**Exercise aim:**
A word-for-word copy of the records below is required.

**Dataset entries:**
※
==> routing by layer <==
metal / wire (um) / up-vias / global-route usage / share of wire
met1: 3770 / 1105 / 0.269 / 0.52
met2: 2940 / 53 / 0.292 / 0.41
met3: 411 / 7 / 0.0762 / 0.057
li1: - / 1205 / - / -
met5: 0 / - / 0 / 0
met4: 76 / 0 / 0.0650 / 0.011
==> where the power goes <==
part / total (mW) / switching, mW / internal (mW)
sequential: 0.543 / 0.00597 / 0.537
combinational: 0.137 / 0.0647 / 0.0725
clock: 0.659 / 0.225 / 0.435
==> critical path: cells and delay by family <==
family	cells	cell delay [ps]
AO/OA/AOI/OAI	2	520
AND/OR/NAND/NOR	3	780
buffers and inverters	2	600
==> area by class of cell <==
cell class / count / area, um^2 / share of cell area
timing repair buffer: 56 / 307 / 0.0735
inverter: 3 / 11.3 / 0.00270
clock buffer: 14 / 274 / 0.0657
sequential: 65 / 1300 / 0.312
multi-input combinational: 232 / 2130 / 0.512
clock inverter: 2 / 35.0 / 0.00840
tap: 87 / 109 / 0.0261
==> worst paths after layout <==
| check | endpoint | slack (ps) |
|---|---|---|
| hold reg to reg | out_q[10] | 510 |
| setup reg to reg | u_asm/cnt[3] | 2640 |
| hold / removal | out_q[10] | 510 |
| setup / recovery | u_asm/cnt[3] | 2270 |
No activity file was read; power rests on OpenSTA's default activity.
※
**Exercise answer:**
==> routing by layer <==
metal / wire (um) / up-vias / global-route usage / share of wire
met1: 3770 / 1105 / 0.269 / 0.52
met2: 2940 / 53 / 0.292 / 0.41
met3: 411 / 7 / 0.0762 / 0.057
li1: - / 1205 / - / -
met5: 0 / - / 0 / 0
met4: 76 / 0 / 0.0650 / 0.011
==> where the power goes <==
part / total (mW) / switching, mW / internal (mW)
sequential: 0.543 / 0.00597 / 0.537
combinational: 0.137 / 0.0647 / 0.0725
clock: 0.659 / 0.225 / 0.435
==> critical path: cells and delay by family <==
family	cells	cell delay [ps]
AO/OA/AOI/OAI	2	520
AND/OR/NAND/NOR	3	780
buffers and inverters	2	600
==> area by class of cell <==
cell class / count / area, um^2 / share of cell area
timing repair buffer: 56 / 307 / 0.0735
inverter: 3 / 11.3 / 0.00270
clock buffer: 14 / 274 / 0.0657
sequential: 65 / 1300 / 0.312
multi-input combinational: 232 / 2130 / 0.512
clock inverter: 2 / 35.0 / 0.00840
tap: 87 / 109 / 0.0261
==> worst paths after layout <==
| check | endpoint | slack (ps) |
|---|---|---|
| hold reg to reg | out_q[10] | 510 |
| setup reg to reg | u_asm/cnt[3] | 2640 |
| hold / removal | out_q[10] | 510 |
| setup / recovery | u_asm/cnt[3] | 2270 |
No activity file was read; power rests on OpenSTA's default activity.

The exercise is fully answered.